WHAT THE TASK REQUIRES —
Every line holding the string "setup" is to be copied from the entries below.

ENTRIES SUPPLIED —

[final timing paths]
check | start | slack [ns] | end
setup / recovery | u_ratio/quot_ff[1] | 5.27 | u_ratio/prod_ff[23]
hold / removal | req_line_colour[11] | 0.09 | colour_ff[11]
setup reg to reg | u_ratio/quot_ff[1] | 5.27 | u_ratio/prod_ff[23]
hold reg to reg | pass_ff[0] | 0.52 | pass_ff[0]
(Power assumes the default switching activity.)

RESULT —
setup / recovery | u_ratio/quot_ff[1] | 5.27 | u_ratio/prod_ff[23]
setup reg to reg | u_ratio/quot_ff[1] | 5.27 | u_ratio/prod_ff[23]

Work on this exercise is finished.